• Supplied material
`config.mk`:
```
export PLATFORM = sky130hd
export DESIGN_NAME = psp_page_select
export DESIGN_NICKNAME = d
export VERILOG_FILES = /design/src/hw/psp_pkg.sv /design/src/hw/psp_decode.sv /design/src/hw/psp_page_select.sv
export SDC_FILE = /design/constraint.sdc
export NUM_CORES = 1
export LEC_CHECK = 0
export ABC_AREA = 1
export BUFFER_PORTS_ARGS = -buffer_cell sky130_fd_sc_hd__buf_2
export CORE_MARGIN = 2
export CORE_UTILIZATION = 52
export CTS_CLUSTER_SIZE = 12
export DETAILED_ROUTE_END_ITERATION = 12
export HOLD_SLACK_MARGIN = 0.15
export PLACE_DENSITY = 0.79
export SLEW_MARGIN = 10
export SYNTH_ARGS = -nofsm -noshare
export SYNTH_HDL_FRONTEND = slang
export SYNTH_SLANG_ARGS = --single-unit
```
`constraint.sdc`:
```
create_clock -name clock_i -period 1.2 [get_ports clock_i]
set_clock_uncertainty 0.05 [all_clocks]
set_input_delay 0.06 -clock clock_i [delete_from_list [all_inputs] [get_ports clock_i]]
set_output_delay 0.06 -clock clock_i [all_outputs]
set_load 0.1 [all_outputs]
```
`src/hw/psp_pkg.sv`:
```
package psp_pkg;
  // sfr bus geometry
  localparam int unsigned ADDR_W = 8;
  localparam int unsigned DATA_W = 8;
  localparam int unsigned PAGE_W = 3;
  localparam int unsigned SLOTS  = 4;

  // page register location, outside the paged set
  localparam logic [7:0] PAGE_REG_ADDR = 8'hA3;

  // paged address windows
  localparam logic [7:0] WIN_A_LO = 8'h9A;
  localparam logic [7:0] WIN_A_HI = 8'h9F;
  localparam logic [7:0] WIN_B_LO = 8'hA4;
  localparam logic [7:0] WIN_B_HI = 8'hA7;
  localparam logic [7:0] WIN_C_LO = 8'hFA;
  localparam logic [7:0] WIN_C_HI = 8'hFF;
  localparam logic [7:0] HOLE_LO  = 8'hA5;
  localparam logic [2:0] HOLE_PAGE = 3'h3;

  // field positions of the page register
  localparam int unsigned PAGE_LSB = 0;
  localparam int unsigned RSVD_BIT = 3;
  localparam int unsigned SLOT_LSB = 4;
  localparam int unsigned OP_LSB   = 6;

  // operation codes (upper bit zero means direct load)
  localparam logic [1:0] OP_SAVE    = 2'h2;
  localparam logic [1:0] OP_RESTORE = 2'h3;

  // reset values
  localparam logic [2:0] PAGE_RST = 3'h0;
  localparam logic [2:0] SLOT_RST = 3'h0;
endpackage : psp_pkg

```
`src/hw/psp_decode.sv`:
```
`timescale 1ns/1ps
// combinational decode of one sfr address into a paged register select
module psp_decode (
  input  wire logic [7:0] addr_i,
  input  wire logic [2:0] page_i,
  input  wire logic       map_sel_i,
  output logic            hit_o,
  output logic [5:0]      index_o
);
  logic [3:0] off;
  logic       in_win;

  always_comb begin
    off    = 4'h0;
    in_win = 1'b0;
    if (addr_i >= psp_pkg::WIN_A_LO && addr_i <= psp_pkg::WIN_A_HI) begin
      in_win = 1'b1;
      off    = 4'(addr_i - psp_pkg::WIN_A_LO);
    end else if (addr_i >= psp_pkg::WIN_B_LO && addr_i <= psp_pkg::WIN_B_HI) begin
      in_win = 1'b1;
      off    = 4'(addr_i - psp_pkg::WIN_B_LO + 8'h06);
    end else if (addr_i >= psp_pkg::WIN_C_LO && addr_i <= psp_pkg::WIN_C_HI) begin
      in_win = 1'b1;
      off    = 4'(addr_i - psp_pkg::WIN_C_LO + 8'h0A);
    end
    // page three leaves the upper part of the second window empty
    if (page_i == psp_pkg::HOLE_PAGE && addr_i >= psp_pkg::HOLE_LO &&
        addr_i <= psp_pkg::WIN_B_HI) begin
      in_win = 1'b0;
    end
    // page bit 2 has no registers behind it
    hit_o   = in_win && !map_sel_i && !page_i[2];
    index_o = {page_i[1:0], off};
  end
endmodule : psp_decode

```
`src/hw/psp_page_select.sv`:
```
`timescale 1ns/1ps
// Functional notes
// - three-bit active page in bits 2:0; write sets it, read returns it
// - operation code 0x loads page directly, slot selector ignored
// - operation code 10 saves old page to selected slot, loads new page
// - operation code 11 restores page from selected slot, written page ignored
// - slot selector bits 5:4 pick slot zero through three
// - reserved bit 3 reads zero
// - addresses 9A-9F, A4-A7, FA-FF decode per page; page three lacks A5-A7
// - page register sits at A3, reachable on any page
// - paged registers answer only with map select zero, four pages
// - operation code and slot selector read back as zero
module psp_page_select (
  input  wire logic       clock_i,
  input  wire logic       arst_n_i,
  input  wire logic [7:0] sfr_addr_i,
  input  wire logic [7:0] sfr_wdata_i,
  input  wire logic       sfr_wr_i,
  input  wire logic       sfr_rd_i,
  input  wire logic       sfr_map_select_i,
  output logic [7:0]      sfr_rdata_o,
  output logic            sfr_rd_hit_o,
  output logic [2:0]      active_page_o,
  output logic            paged_sel_o,
  output logic [5:0]      paged_index_o,
  output logic            paged_wr_o,
  output logic            paged_rd_o
);
  typedef struct packed {
    logic [2:0]       page;
    logic [3:0][2:0]  slot;
    logic [7:0]       rdata;
    logic             rd_hit;
    logic             psel;
    logic [5:0]       pidx;
    logic             pwr;
    logic             prd;
  } psp_state_s;

  psp_state_s st_q;
  psp_state_s st_d;

  logic       dec_hit;
  logic [5:0] dec_idx;
  logic       page_hit;
  logic [1:0] op_code;
  logic [1:0] slot_sel;
  logic [2:0] wr_page;

  // decode uses the page in effect before any write this cycle
  psp_decode u_dec (
    .addr_i    (sfr_addr_i),
    .page_i    (st_q.page),
    .map_sel_i (sfr_map_select_i),
    .hit_o     (dec_hit),
    .index_o   (dec_idx)
  );

  // the page register stays reachable whatever page is active
  assign page_hit = (sfr_addr_i == psp_pkg::PAGE_REG_ADDR) && !sfr_map_select_i;
  assign op_code  = sfr_wdata_i[psp_pkg::OP_LSB +: 2];
  assign slot_sel = sfr_wdata_i[psp_pkg::SLOT_LSB +: 2];
  assign wr_page  = sfr_wdata_i[psp_pkg::PAGE_LSB +: 3];

  always_comb begin
    st_d        = st_q;
    st_d.rd_hit = 1'b0;
    st_d.rdata  = 8'h00;
    if (sfr_wr_i && page_hit) begin
      if (!op_code[1]) begin
        st_d.page = wr_page;
      end else if (op_code == psp_pkg::OP_SAVE) begin
        st_d.slot[slot_sel] = st_q.page;
        st_d.page           = wr_page;
      end else begin
        st_d.page = st_q.slot[slot_sel];
      end
    end
    if (sfr_rd_i && page_hit) begin
      st_d.rd_hit = 1'b1;
      // op, slot selector and reserved bit all read zero
      st_d.rdata  = {5'h00, st_q.page};
    end
    // paged strobes go out registered; behind-registers answer the reads themselves
    st_d.psel = dec_hit && (sfr_wr_i || sfr_rd_i);
    st_d.pidx = dec_idx;
    st_d.pwr  = dec_hit && sfr_wr_i;
    st_d.prd  = dec_hit && sfr_rd_i;
  end

  always_ff @(posedge clock_i or negedge arst_n_i) begin
    if (!arst_n_i) begin
      st_q.page   <= psp_pkg::PAGE_RST;
      st_q.slot   <= {4{psp_pkg::SLOT_RST}};
      st_q.rdata  <= 8'h00;
      st_q.rd_hit <= 1'b0;
      st_q.psel   <= 1'b0;
      st_q.pidx   <= 6'h00;
      st_q.pwr    <= 1'b0;
      st_q.prd    <= 1'b0;
    end else begin
      st_q <= st_d;
    end
  end

  assign sfr_rdata_o   = st_q.rdata;
  assign sfr_rd_hit_o  = st_q.rd_hit;
  assign active_page_o = st_q.page;
  assign paged_sel_o   = st_q.psel;
  assign paged_index_o = st_q.pidx;
  assign paged_wr_o    = st_q.pwr;
  assign paged_rd_o    = st_q.prd;

  a_direct_load : assert property (@(posedge clock_i) disable iff (!arst_n_i)
    (sfr_wr_i && page_hit && !sfr_wdata_i[7]) |=> (active_page_o == $past(sfr_wdata_i[2:0])))
    else $error("direct page load failed");

  a_save_slot : assert property (@(posedge clock_i) disable iff (!arst_n_i)
    (sfr_wr_i && page_hit && sfr_wdata_i[7:6] == 2'h2)
    |=> (st_q.slot[$past(sfr_wdata_i[5:4])] == $past(active_page_o)) &&
        (active_page_o == $past(sfr_wdata_i[2:0])))
    else $error("save operation wrong");

  a_restore_slot : assert property (@(posedge clock_i) disable iff (!arst_n_i)
    (sfr_wr_i && page_hit && sfr_wdata_i[7:6] == 2'h3)
    |=> (active_page_o == $past(st_q.slot[sfr_wdata_i[5:4]])))
    else $error("restore operation wrong");

  a_read_zeros : assert property (@(posedge clock_i) disable iff (!arst_n_i)
    sfr_rd_hit_o |-> (sfr_rdata_o[7:3] == 5'h00))
    else $error("write-only or reserved bits read nonzero");

  a_read_page : assert property (@(posedge clock_i) disable iff (!arst_n_i)
    (sfr_rd_i && page_hit) |=> sfr_rd_hit_o && (sfr_rdata_o[2:0] == $past(active_page_o)))
    else $error("page readback wrong");

  a_hole_page3 : assert property (@(posedge clock_i) disable iff (!arst_n_i)
    (active_page_o == 3'h3 && sfr_rd_i && sfr_addr_i >= 8'hA5 && sfr_addr_i <= 8'hA7)
    |=> !paged_sel_o)
    else $error("page three hole decoded");

  a_map_gate : assert property (@(posedge clock_i) disable iff (!arst_n_i)
    sfr_map_select_i |=> !paged_sel_o && !sfr_rd_hit_o)
    else $error("response with map select set");

  a_page_held : assert property (@(posedge clock_i) disable iff (!arst_n_i)
    !(sfr_wr_i && page_hit) |=> $stable(active_page_o))
    else $error("page changed without a write");

  a_window_hit : assert property (@(posedge clock_i) disable iff (!arst_n_i)
    (sfr_rd_i && !sfr_map_select_i && active_page_o == 3'h1 && sfr_addr_i == 8'hFF)
    |=> paged_sel_o && paged_index_o == 6'h1F)
    else $error("paged decode wrong");

  // paged decode and strobes, one cycle after the access is taken
  a_index_low : assert property (@(posedge clock_i) disable iff (!arst_n_i)
    (sfr_rd_i && !sfr_map_select_i && active_page_o == 3'h2 && sfr_addr_i == 8'h9A)
    |=> paged_sel_o && paged_index_o == 6'h20)
    else $error("first window decode wrong");

  a_index_mid : assert property (@(posedge clock_i) disable iff (!arst_n_i)
    (sfr_rd_i && !sfr_map_select_i && active_page_o == 3'h0 && sfr_addr_i == 8'hA4)
    |=> paged_sel_o && paged_index_o == 6'h06)
    else $error("second window decode wrong");

  a_wr_strobe : assert property (@(posedge clock_i) disable iff (!arst_n_i)
    (sfr_wr_i && !sfr_rd_i && !sfr_map_select_i && active_page_o == 3'h0 && sfr_addr_i == 8'hFA)
    |=> paged_wr_o && !paged_rd_o && paged_index_o == 6'h0A)
    else $error("paged write strobe wrong");

  a_hole_write : assert property (@(posedge clock_i) disable iff (!arst_n_i)
    (active_page_o == 3'h3 && sfr_wr_i && sfr_addr_i >= 8'hA5 && sfr_addr_i <= 8'hA7)
    |=> !paged_wr_o)
    else $error("page three hole written");

  a_unmapped_addr : assert property (@(posedge clock_i) disable iff (!arst_n_i)
    (sfr_addr_i < 8'h9A) |=> !paged_sel_o)
    else $error("address below the windows decoded");

  a_high_pages : assert property (@(posedge clock_i) disable iff (!arst_n_i)
    active_page_o[2] |=> !paged_sel_o)
    else $error("page four or above decoded");

  a_paged_kind : assert property (@(posedge clock_i) disable iff (!arst_n_i)
    paged_sel_o == (paged_wr_o || paged_rd_o))
    else $error("paged select without a kind");

  // page register writes and the storage slots
  a_rsvd_write : assert property (@(posedge clock_i) disable iff (!arst_n_i)
    (sfr_wr_i && page_hit && sfr_wdata_i[3] && !sfr_wdata_i[7])
    |=> active_page_o == $past(sfr_wdata_i[2:0]))
    else $error("reserved bit disturbed the page");

  a_op01_load : assert property (@(posedge clock_i) disable iff (!arst_n_i)
    (sfr_wr_i && page_hit && sfr_wdata_i[7:6] == 2'h1)
    |=> (active_page_o == $past(sfr_wdata_i[2:0])) && $stable(st_q.slot))
    else $error("direct load with low op bit set wrong");

  a_slot_select : assert property (@(posedge clock_i) disable iff (!arst_n_i)
    (sfr_wr_i && page_hit && sfr_wdata_i[7:6] == 2'h2)
    |=> (st_q.slot[$past(slot_sel) ^ 2'h1] == $past(st_q.slot[slot_sel ^ 2'h1])) &&
        (st_q.slot[$past(slot_sel) ^ 2'h2] == $past(st_q.slot[slot_sel ^ 2'h2])) &&
        (st_q.slot[$past(slot_sel) ^ 2'h3] == $past(st_q.slot[slot_sel ^ 2'h3])))
    else $error("save touched another slot");

  a_slot_keep : assert property (@(posedge clock_i) disable iff (!arst_n_i)
    !(sfr_wr_i && page_hit && sfr_wdata_i[7:6] == 2'h2) |=> $stable(st_q.slot))
    else $error("slot changed without a save");

  a_page_reach : assert property (@(posedge clock_i) disable iff (!arst_n_i)
    (sfr_wr_i && sfr_addr_i == 8'hA3 && !sfr_map_select_i && active_page_o[2] && !sfr_wdata_i[7])
    |=> active_page_o == $past(sfr_wdata_i[2:0]))
    else $error("page register unreachable from a high page");

  a_map_write : assert property (@(posedge clock_i) disable iff (!arst_n_i)
    (sfr_map_select_i && sfr_wr_i) |=> $stable(active_page_o) && $stable(st_q.slot))
    else $error("write with map select set took effect");

  a_rd_idle : assert property (@(posedge clock_i) disable iff (!arst_n_i)
    !(sfr_rd_i && page_hit) |=> !sfr_rd_hit_o && (sfr_rdata_o == 8'h00))
    else $error("read answer without a page register read");

  // judged one edge later: the very first edge may come before any reset event
  a_reset_clear : assert property (@(posedge clock_i)
    !arst_n_i |=> (active_page_o == 3'h0) && (st_q.slot == '0))
    else $error("reset left page or slots set");
endmodule : psp_page_select

```
==> out/metrics.yaml, run 1 <==
status: "complete, but fails checks"
violations: "negative hold slack"
wl_per_cell_um: 13.0
coreArea_um2: 2810
cts_tree: "yes"
antenna_left: 0
synth-seq-area-share_pct: 44.6
cts_inserted_buffers: 3
tightest_slew_ns: 0.605
synth_area_leader_cell: "dfrtp_1"
grt_pass1_wl_um: 5900
synthDistinctLibCells: 23
combPwrFrac_pct: 22.0
synthToLayoutAreaGrowth_pct: 29.7
gp_congestion: 0.811
placed_cell_area_um2: 1800
vias: 1342
synth_edf_count: 0
drive_gt1_share_pct: 30.3
cp-start-kind: "register"
dp_hpwl_um: 2410
critPathCaptureType: "output pin"
yosys_warnings: 0
clockPowerShare_pct: 26.0
gr-usage-all-layers_pct: 22.8
synth_most_common_cell: "nand2_1"
fin_crit_ns: 1.16
grt_pass1_vias: 1327
die_y_um: 59.0
syn_area_um2: 1570
power.internal_mw: 1.26
cts-root-buf: "clkbuf_4"
drt_iter0_markers: 34
drt_drc_violations_left: 0
synthCells: 183
cp_data_required_time_ns: 1.09
grt_max_degree: 29
die_w_um: 59.0
dr.pass1.iters: 4
critPathArrivalTime_ns: 1.05
antenna_found_initial: 0
hold_violations: 3
ys_top_cells_by_count: "37 x nand2_1, 28 x dfrtp_1, 22 x inv_1, 22 x nor2_1, 17 x buf_4"
port_buffers: 35
slew_violations: 0
hold_path_class: "primary input to register"
slew_headroom_pct: 59.7
path_class: "register to output pin"
die-area_um2: 3480
cts_sinks: 28
path_max_fanout: 4
diodes: 0
maxCapViolations: 0
irDropWorstVdd_uv: 418
start_util_pct: 56.1
grt_remaining_overflow: 0
synth-main-ff-cell: "dfrtp_1"
powerDensity_nw_per_um2: 902
ys_async_sr_fraction_pct: 100
cts_setup_buffers: 0
swShare_pct: 31.6
nets: 260
drt-total-wl_um: 3460
path_clk_slew_ns: 0.15
ios: 42
vias_per_cell: 5.06
finalInstanceArea_um2: 2040
synth_top_area_share_pct: 44.6
clock_latency_ns: 0.34
power_leakage_nw: 1.01
power_switching_mw: 0.581
fmax_mhz: 859
rows: 19
finalCritPeriodShare_pct: 97.0
cts_buffer_depth: 2
rsz0062_at_grt: "true"
pwr-share-seq_pct: 52.0
setup_violations: 0
whs_ns: -0.0159
postSynthAreaPerCell_um2: 8.59
yosys_register_bits: 28
synth_area_leaders: "dfrtp_1 45%, nand2_1 8.8%, buf_4 8.1%, nand3_4 5.6%, inv_1 5.3%"
cts-htree-levels: 1
## power groups by stage
stage / combinational (mW) / clock, mW / sequential (mW)
2_1_floorplan: 0.240 / 0 / 0.988
3_3_place_gp: 0.351 / 0 / 0.974
3_5_place_dp: 0.356 / 0 / 0.974
4_1_cts: 0.391 / 0.478 / 0.957
5_1_grt: 0.432 / 0.509 / 0.959
6_report: 0.404 / 0.479 / 0.957
## registers in the layout (all words and copies together) (netlist names)
register       flops
active_page_o      3
sfr_rdata_o        3
sfr_rd_hit_o       1
paged_sel_o        1
paged_wr_o         1
st_q              12
paged_index_o      6
paged_rd_o         1
## critical path: stages (launching register included)
cell	delay [ns]
dfrtp_1	0.42
buf_6	0.14
buf_12	0.16
## through the flow
step	utilization, %	TNS (ns)	std cells	worst slack [ns]	total power, mW
finish	72.7	0	265	0.0363	1.84
global route	72.7	-0.0913	265	-0.0274	1.90
CTS	71.3	0	264	0.0175	1.83
detailed placement	64.2	-0.120	247	-0.0573	1.33
global placement	64.2	-0.0514	247	-0.0179	1.32
floorplan	-	0	187	0.160	1.23
## layout make-up
class	instances	area, um2
clock buffers	4	36.3
inverters	25	95.1
flip-flops and latches	28	701
fillers	205	766
repair buffers	60	482
multi-input cells	117	687
well taps	31	38.8
## worst paths after layout
| path | endpoint | depth (start not counted) | from | slack [ns] |
|---|---|---|---|---|
| min in group asynchronous | st_q[29] | 2 | arst_n_i | 0.19 |
| min reg2reg | st_q[29] | 2 | st_q[29] | 0.46 |
| max | active_page_o[2] | 2 | active_page_o[2] | 0.04 |
| min | paged_sel_o | 4 | sfr_map_select_i | -0.02 |
| max reg2reg | paged_wr_o | 4 | active_page_o[2] | 0.05 |
| max in group asynchronous | paged_wr_o | 2 | arst_n_i | 0.51 |
## timing repair
| item | CTS | global route |
|---|---|---|
| endpoints found under the hold margin | 54 | 5 |
| hold buffers | 13 | 1 |
| gates cloned | 0 | 0 |
| pin swaps | 0 | 2 |
| resized for setup | 13 | 8 |
| setup endpoints to repair | 13 | 9 |
## logic make-up (layout without fill, tap and decap cells)
kind of cell               count (synthesis)  in the layout  share of synthesized area, %
DFF                                       28             28                          44.6
other                                      1              5                         0.238
AOI/OAI and AO/OA                         24             24                          8.59
and+or+nand+nor                           84             84                          29.3
adders and majority gates                  4              4                          3.18
buffers and inverters                     42             89                          14.2
## routing by layer
metal,global-route usage [%],vias to the layer above,part of all wire [%]
li1,-,664,-
met1,27.2,615,39
met2,40.5,53,52
met3,2.40,10,5.3
met4,11.4,0,2.8
met5,0,-,0
## cells in the final DEF (no fill, tap or decap), types with 2 or more instances in the layout
cell,n
nor2_4,4
buf_12,3
o211ai_1,4
dfrtp_1,28
nand2_1,36
buf_4,23
conb_1,5
nand3_2,3
inv_2,2
clkbuf_4,3
nand3_1,5
nor2_1,20
nand3_4,5
o21ai_1,12
nand4_1,4
dlygate4sd3_1,13
nand2_2,2
ha_1,4
buf_2,19
inv_1,22
o21ai_0,3
nor2_2,2
a21oi_1,3
Power figures use the tool's default switching activity.
==> run 2, diff against run 1 <==
Settings changed: ABC_AREA 1 to unset, CORE_UTILIZATION 52 to 51.
==> run 2 against run 1 <==
Effect of this change: clock power rose by 33%; sequential share of layout area fell by 1.9 points; sequential power is 1% higher; worst hold slack gained 0.14 ns; synthesized cell count decreased by 34%; non-clock buffer count increased by 22; sequential cell count unchanged; combinational power up 22%; utilization is 6.5 points higher; power up 14%; the run ends with negative setup slack left; first-iteration DRC count increased by 21%.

• Work order
Please give the count of lines in the listing that include the string "constraint", with no words around it.

• Task solution
2